Task to complete -> Those lines of the material below that fall between its first line and the line with "export NUM_CORES = 1", both included, are to be repeated exactly.

Entries provided ->
<file path="config.mk">
export PLATFORM = sky130hd
export DESIGN_NAME = sar_conv_seq
export DESIGN_NICKNAME = d
export VERILOG_FILES = /design/src/rtl/sar_pkg.sv /design/src/rtl/sar_start_sync.sv /design/src/rtl/sar_bit_timer.sv /design/src/rtl/sar_trial_reg.sv /design/src/rtl/sar_out_coder.sv /design/src/rtl/sar_conv_seq.sv
export SDC_FILE = /design/constraint.sdc
export NUM_CORES = 1
export LEC_CHECK = 0
export BUFFER_PORTS_ARGS = -buffer_cell sky130_fd_sc_hd__buf_2
export CAP_MARGIN = 0
export CORE_AREA = 2 2 95 60
export CTS_CLUSTER_DIAMETER = 80
export DETAILED_ROUTE_END_ITERATION = 8
export DIE_AREA = 0 0 97 62
export PLACE_DENSITY = 0.91
export SETUP_SLACK_MARGIN = 0.4
export SLEW_MARGIN = 20
export SYNTH_ARGS = -nofsm -noshare
export SYNTH_HDL_FRONTEND = slang
export SYNTH_HIERARCHICAL = 1
export SYNTH_SLANG_ARGS = --single-unit
</file>
<file path="constraint.sdc">
create_clock -name clk -period 6.65 [get_ports clk]
set_clock_uncertainty 0.05 [all_clocks]
set_input_delay 0.9975 -clock clk [delete_from_list [all_inputs] [get_ports clk]]
set_output_delay 0.9975 -clock clk [all_outputs]
set_load 0.1 [all_outputs]
</file>
<file path="src/rtl/sar_pkg.sv">
package sar_pkg;
    typedef enum logic [1:0] {
        ST_IDLE = 2'd0,
        ST_RUN  = 2'd1,
        ST_TAIL = 2'd2
    } seq_state_t;
endpackage

</file>
<file path="src/rtl/sar_start_sync.sv">
module sar_start_sync #(
    parameter int STAGES = 2
) (
    input  logic clk,
    input  logic rst_n,
    input  logic conv_start,
    output logic fall_o
);
    logic [STAGES-1:0] sync_q;
    logic              last_q;

    always_ff @(posedge clk or negedge rst_n) begin
        if (!rst_n) begin
            sync_q <= '0;
            last_q <= 1'b0;
        end else begin
            sync_q <= {sync_q[STAGES-2:0], conv_start};
            last_q <= sync_q[STAGES-1];
        end
    end

    assign fall_o = last_q & ~sync_q[STAGES-1];

    // one edge gives one single-cycle strobe
    p_fall_single_r2: assert property (@(posedge clk) disable iff (!rst_n)
        fall_o |=> !fall_o);
endmodule

</file>
<file path="src/rtl/sar_bit_timer.sv">
module sar_bit_timer #(
    parameter int BIT_CYC = 4
) (
    input  logic clk,
    input  logic rst_n,
    input  logic run,
    input  logic clear,
    output logic step_o,
    output logic first_half_o
);
    localparam int PW = (BIT_CYC > 2) ? $clog2(BIT_CYC) : 1;
    localparam logic [PW-1:0] LAST = PW'(BIT_CYC - 1);
    localparam logic [PW-1:0] HALF = PW'(BIT_CYC / 2);

    logic [PW-1:0] ph_q;

    always_ff @(posedge clk or negedge rst_n) begin
        if (!rst_n) begin
            ph_q <= '0;
        end else if (clear) begin
            ph_q <= '0;
        end else if (run) begin
            ph_q <= (ph_q == LAST) ? '0 : ph_q + 1'b1;
        end
    end

    assign step_o       = run & ~clear & (ph_q == LAST);
    assign first_half_o = (ph_q < HALF);

    // the phase never leaves its period
    p_phase_range_r3: assert property (@(posedge clk) disable iff (!rst_n)
        ph_q <= LAST);
    // an idle timer rests at phase zero
    p_idle_phase_r3: assert property (@(posedge clk) disable iff (!rst_n)
        (!run && !clear && ph_q == '0) |=> ph_q == '0);
endmodule

</file>
<file path="src/rtl/sar_trial_reg.sv">
module sar_trial_reg #(
    parameter int NBITS = 16
) (
    input  logic             clk,
    input  logic             rst_n,
    input  logic             clear,
    input  logic             step,
    input  logic             first,
    input  logic             keep,
    output logic [NBITS-1:0] trial_o,
    output logic [NBITS-1:0] trial_nx_o
);
    localparam logic [NBITS-1:0] TOP_ONE = {1'b1, {(NBITS-1){1'b0}}};

    logic [NBITS-1:0] trial_q, ptr_q;
    logic [NBITS-1:0] trial_nx, ptr_nx, decided;

    always_comb begin
        trial_nx = trial_q;
        ptr_nx   = ptr_q;
        decided  = keep ? trial_q : (trial_q & ~ptr_q);
        if (clear) begin
            trial_nx = '0;
            ptr_nx   = '0;
        end else if (step) begin
            if (first) begin
                trial_nx = TOP_ONE;
                ptr_nx   = TOP_ONE;
            end else begin
                ptr_nx   = ptr_q >> 1;
                trial_nx = decided | (ptr_q >> 1);
            end
        end
    end

    always_ff @(posedge clk or negedge rst_n) begin
        if (!rst_n) begin
            trial_q <= '0;
            ptr_q   <= '0;
        end else begin
            trial_q <= trial_nx;
            ptr_q   <= ptr_nx;
        end
    end

    assign trial_o    = trial_q;
    assign trial_nx_o = trial_nx;

    // at most one bit under trial
    p_ptr_onehot_r5: assert property (@(posedge clk) disable iff (!rst_n)
        $onehot0(ptr_q));
    // a rejected trial bit is gone after the step
    p_reject_clears_r6: assert property (@(posedge clk) disable iff (!rst_n)
        (step && !first && !clear && !keep) |=> ((trial_q & $past(ptr_q)) == '0));
    // a kept bit stays set
    p_keep_holds_r6: assert property (@(posedge clk) disable iff (!rst_n)
        (step && !first && !clear && keep) |=> ((trial_q & $past(ptr_q)) == $past(ptr_q)));
endmodule

</file>
<file path="src/rtl/sar_out_coder.sv">
module sar_out_coder #(
    parameter int NBITS = 16
) (
    input  logic             clk,
    input  logic             rst_n,
    input  logic             load,
    input  logic [NBITS-1:0] word_in,
    input  logic             compl,
    input  logic             msb_inv,
    output logic [NBITS-1:0] data_o
);
    localparam logic [NBITS-1:0] TOP_ONE = {1'b1, {(NBITS-1){1'b0}}};

    logic [NBITS-1:0] coded;

    always_comb begin
        coded = compl ? ~word_in : word_in;
        if (msb_inv) coded = coded ^ TOP_ONE;
    end

    always_ff @(posedge clk or negedge rst_n) begin
        if (!rst_n)    data_o <= '1;
        else if (load) data_o <= coded;
    end

    // the output word moves only on a load
    p_data_hold_r7: assert property (@(posedge clk) disable iff (!rst_n)
        !load |=> $stable(data_o));
endmodule

</file>
<file path="src/rtl/sar_conv_seq.sv">
module sar_conv_seq
    import sar_pkg::*;
#(
    parameter int NBITS       = 16,
    parameter int BIT_CYC     = 4,
    parameter int SYNC_STAGES = 2
) (
    input  logic             clk,
    input  logic             rst_n,
    input  logic             conv_start,
    input  logic             comp_keep,
    input  logic             out_compl,
    input  logic             msb_flip,
    output logic [NBITS-1:0] trial_word,
    output logic [NBITS-1:0] data_out,
    output logic             busy,
    output logic             bit_clk
);
    localparam int NSTEP = NBITS + 1;
    localparam int CW    = $clog2(NSTEP + 1);
    localparam logic [CW-1:0] LAST_STEP = CW'(NSTEP - 1);

    seq_state_t       state_q, state_nx;
    logic [CW-1:0]    cnt_q, cnt_nx;
    logic             fall, step, first_half;
    logic             accept, timer_run, sar_step, sar_first;
    logic [NBITS-1:0] trial_nx;

    sar_start_sync #(.STAGES(SYNC_STAGES)) u_sync (
        .clk(clk), .rst_n(rst_n), .conv_start(conv_start), .fall_o(fall)
    );

    sar_bit_timer #(.BIT_CYC(BIT_CYC)) u_timer (
        .clk(clk), .rst_n(rst_n), .run(timer_run), .clear(accept),
        .step_o(step), .first_half_o(first_half)
    );

    sar_trial_reg #(.NBITS(NBITS)) u_trial (
        .clk(clk), .rst_n(rst_n), .clear(accept), .step(sar_step),
        .first(sar_first), .keep(comp_keep),
        .trial_o(trial_word), .trial_nx_o(trial_nx)
    );

    sar_out_coder #(.NBITS(NBITS)) u_coder (
        .clk(clk), .rst_n(rst_n), .load(sar_step), .word_in(trial_nx),
        .compl(out_compl), .msb_inv(msb_flip), .data_o(data_out)
    );

    // state register
    always_ff @(posedge clk or negedge rst_n) begin
        if (!rst_n) begin
            state_q <= ST_IDLE;
            cnt_q   <= '0;
        end else begin
            state_q <= state_nx;
            cnt_q   <= cnt_nx;
        end
    end

    // next state
    always_comb begin
        state_nx = state_q;
        cnt_nx   = cnt_q;
        unique case (state_q)
            ST_IDLE: begin
                if (fall) begin
                    state_nx = ST_RUN;
                    cnt_nx   = '0;
                end
            end
            ST_RUN: begin
                if (step) begin
                    cnt_nx = cnt_q + 1'b1;
                    if (cnt_q == LAST_STEP) state_nx = ST_TAIL;
                end
            end
            ST_TAIL: begin
                if (step) state_nx = ST_IDLE;
            end
            default: state_nx = ST_IDLE;
        endcase
    end

    // outputs
    always_comb begin
        accept    = 1'b0;
        timer_run = 1'b0;
        sar_step  = 1'b0;
        sar_first = 1'b0;
        busy      = 1'b0;
        bit_clk   = 1'b0;
        unique case (state_q)
            ST_IDLE: accept = fall;
            ST_RUN: begin
                busy      = 1'b1;
                timer_run = 1'b1;
                sar_step  = step;
                sar_first = (cnt_q == '0);
                bit_clk   = first_half && (cnt_q != '0);
            end
            ST_TAIL: begin
                busy      = 1'b1;
                timer_run = 1'b1;
                bit_clk   = first_half;
            end
            default: ;
        endcase
    end

    // no clock pulses outside a conversion
    p_idle_quiet_r4: assert property (@(posedge clk) disable iff (!rst_n)
        !busy |-> !bit_clk);
    // the step count is bounded by NBITS+1
    p_step_bound_r4: assert property (@(posedge clk) disable iff (!rst_n)
        cnt_q <= CW'(NSTEP));
    // an accepted edge raises busy on the next clock
    p_start_busy_r2: assert property (@(posedge clk) disable iff (!rst_n)
        (state_q == ST_IDLE && fall) |=> busy);
    // an edge during a conversion does not restart it
    p_ignore_start_r10: assert property (@(posedge clk) disable iff (!rst_n)
        (state_q == ST_RUN && fall && !step) |=> (state_q == ST_RUN && cnt_q == $past(cnt_q)));
    // data is already final when busy falls
    p_busy_fall_data_r7: assert property (@(posedge clk) disable iff (!rst_n)
        $fell(busy) |-> $stable(data_out));
endmodule

</file>
==> impl_metrics.csv <==
group,metric,value,unit
outcome,run_status,"complete, no violations",
finish,final-instance-count-excl-fill,379,
setup_path,crit_path_start_kind,"register",
finish,final_cell_mix,"sky130_fd_sc_hd__dfrtp_1 (44), sky130_fd_sc_hd__buf_2 (39), sky130_fd_sc_hd__a21oi_1 (34), sky130_fd_sc_hd__nand3b_1 (33), sky130_fd_sc_hd__nor2_1 (21)",
placed_design,post-dp-hpwl,4.25,mm
global_routing,grt-ovfl-total,0,
drt,drtPass1Iterations,5,
timing,setup-tns-final,0,ps
timing,maximum_achievable_frequency,0.237,GHz
worst_hold_path,timing.hold.worst_path_depth,0,
die,rows,21,
placed_design,gp_congestion,0.899,
pwr,powerDensity,481,mW/mm^2
finish,layout.cells.most_common,"sky130_fd_sc_hd__dfrtp_1",
setup_path,worst_stage_delay_on_the_critical_path,660,ps
die,die_width,97,um
logic_synthesis,synth_flop_cell,"sky130_fd_sc_hd__dfrtp_1",
pwr,power.ir.vdd_worst,546,uV
cts,worst_skew_pair.late_latency,340,ps
timing,slew_headroom,41.9,%
die,initial_utilization,56.7,%
worst_hold_path,worst_hold_startpoint,"u_sync/sync_q[0]",
cts,postCtsSetupBuffers,0,
logic_synthesis,postSynthNetCount,284,
logic_synthesis,synth.area.top_cells,"sky130_fd_sc_hd__dfrtp_1 (37%), sky130_fd_sc_hd__dfstp_2 (14%), sky130_fd_sc_hd__nand3b_1 (8.3%)",
logic_synthesis,synth.ff_latch_count,60,
logic_synthesis,post-synth-top-area-fraction,36.7,%
placed_design,dp.cells,363,
drt,detail_route.wl_per_cell,17.1,um
finish,synthToLayoutAreaGrowth,13.9,%
drt,detailroute.via_count,2277,
logic_synthesis,syn_avg_cell_area,11.1,sq um
setup_path,critPathCaptureType,"register",
global_routing,grtUsageTotal,22.6,%
setup_path,critical_path_arrival,4440,ps
setup_path,critical_path_class,"reg -> reg",
die,boundaryPins,40,
die,fp.dieH,62,um
setup_path,worst_r2r_path_depth,10,
worst_hold_path,worst_hold_path_type,"reg -> reg",
finish,register_area,0.00152,sq mm
drt,drtIter0Drc,194,
logic_synthesis,number_of_enable_type_register_cells_in_the_synthesized_netlist,0,
global_routing,first_global_vias,2061,
timing,final_period_minus_worst_setup_slack,4220,ps
job,drv.max_cap_violation_count,0,
cts,tritoncts.num_buffers,9,
global_routing,antenna_violations_before_repair,0,
finish,nets,318,
setup_path,cpMaxStageDelayCell,"sky130_fd_sc_hd__and2_2",
cts,cts_tree,"done",
timing,worstMarginPinSlew,871,ps
pwr,report.power.total,1.64,mW
finish,multiInputGateArea,0.00134,sq mm
placed_design,number_of_input_and_output_port_buffers_inserted,39,
setup_path,cp_num_buf_inv,2,
cts,clock_buffer_depth,2,
timing,rsz0062_at_grt,"false",
timing,post-route-period-util,63.5,%
cts,tritoncts_num_sinks,60,
cts,cts_root_buffer,"sky130_fd_sc_hd__clkbuf_8",
logic_synthesis,synth.distinct_cells,42,
setup_path,timing.rr.start,"state_q[0]",
logic_synthesis,seq_area_frac_synth,50.8,%
cts,clkTransAtPathRegs,70,ps
logic_synthesis,ys.warnings.count,6,
setup_path,startpoint,"state_q[0]",
setup_path,path_max_fanout,47,
finish,drive_above_1_share,26.1,%
pwr,leakage,1.46,nW
timing,setup-violations-final,0,
logic_synthesis,postSynthCellCount,271,
timing,number_of_pins_exceeding_their_max_slew_limit_in_the_final_report,0,
global_routing,largest_net_degree_at_the_start_of_global_routing,61,
die,placeableCoreArea,0.00528,sq mm
cts,hold_buffers,0,
logic_synthesis,asyncSetResetFlopFracSynth,100,%
logic_synthesis,yosys.area.top_type,"sky130_fd_sc_hd__dfrtp_1",
global_routing,grt_pass1_wl,10.4,mm
drt,drt_drc_violations_left,0,
finish,filler_cell_count,385,
setup_path,worst-path-stages,10,
logic_synthesis,syn_area,0.00300,sq mm
setup_path,cp_cell_sequence,"inv_1 > ha_1 > and2_1 > nor2_1 > and2_2 > buf_4 > nor4bb_1 > nor3_1 > xor3_1 > mux2_4",
setup_path,critical_path_required,6870,ps
setup_path,critPathTopFamily,"simple AND/OR/NAND/NOR gates",
timing,worst_hold_slack,310,ps
finish,antennaDiodeCount,0,
timing,finalHoldViolCount,0,
drt,wirelength,6.48,mm
die,floorplan.die_area,0.00601,sq mm
drt,antenna_left,0,
cts,htreeDepth,3,
drt,route.detailed.vias_per_inst,6.01,
cts,post_cts_resize_count,0,
[flip-flops by register name, summed over array words and instances, names as in the netlist]
signal / flops
cnt_q: 5
state_q: 2
u_trial/ptr_q: 16
u_coder/data_o: 16
u_sync/last_q: 1
u_trial/trial_o: 16
u_sync/sync_q: 2
u_timer/ph_q: 2
[cell type report]
cell class              count  area share [%]
inverters                   7           0.770
repair buffers             42            6.38
multi-input cells         185            39.2
flip-flops and latches     60            44.6
clock inverters             7            2.89
well taps                  69            2.53
clock buffers               9            3.63
[layer usage]
layer / up-vias / share of wire [%] / wire length (um) / global-route usage [%]
met5: - / 0 / 0 / 0
met4: 0 / 1.5 / 100 / 9.05
met3: 15 / 7.8 / 504 / 7.49
met2: 100 / 44 / 2820 / 31.7
met1: 1129 / 47 / 3050 / 32.7
li1: 1033 / - / - / -
[cell families after synthesis]
kind of cell / synth area share, %
flip-flops: 50.8
XOR/XNOR: 5.47
multiplexers: 2.55
adder cells (fa/ha/maj): 2.92
AND/OR/NAND/NOR: 19.5
AO/OA/AOI/OAI: 14.2
buffers and inverters: 4.55
[final timing paths]
kind / slack [ps] / endpoint
worst max-delay path: 2430 / u_coder/data_o[15]
worst min-delay path: 310 / u_sync/sync_q[1]
worst max register to register: 2430 / u_coder/data_o[15]
worst min register to register: 310 / u_sync/sync_q[1]
max in group asynchronous: 5320 / u_trial/trial_o[9]
min in group asynchronous: 740 / u_trial/trial_o[2]
[power by group]
group	leakage [nW]	switching (mW)	internal [mW]
Combinational	0.581	0.594	0.166
Sequential	0.767	0.0530	0.465
Clock	0.110	0.152	0.213
[synthesized netlist by cell type, drive strengths merged (2+ instances only)]
library cell / n
dfrtp: 44
a21oi: 35
nand3b: 33
nor2: 21
nand2b: 19
dfstp: 16
xnor2: 16
a32o: 15
buf: 14
ha: 7
inv: 7
clkbuf: 5
mux2i: 5
nand2: 4
a221o: 2
a31oi: 2
and2: 2
mux2: 2
nand3: 2
nor2b: 2
nor3: 2
o21ai: 2
[through the flow]
| step | setup slack, ps | utilization [%] | area (sq um) |
|---|---|---|---|
| final | 2430 | 64.7 | 3410 |
| after detailed placement | 2530 | 60.4 | 3190 |
| after global routing | 2120 | 64.7 | 3410 |
| after CTS | 2520 | 64.7 | 3410 |
| after floorplan | 2860 | - | 3000 |
| after global placement | 2760 | 60.4 | 3190 |
Power figures use the tool's default switching activity.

Reply to the exercise ->
<file path="config.mk">
export PLATFORM = sky130hd
export DESIGN_NAME = sar_conv_seq
export DESIGN_NICKNAME = d
export VERILOG_FILES = /design/src/rtl/sar_pkg.sv /design/src/rtl/sar_start_sync.sv /design/src/rtl/sar_bit_timer.sv /design/src/rtl/sar_trial_reg.sv /design/src/rtl/sar_out_coder.sv /design/src/rtl/sar_conv_seq.sv
export SDC_FILE = /design/constraint.sdc
export NUM_CORES = 1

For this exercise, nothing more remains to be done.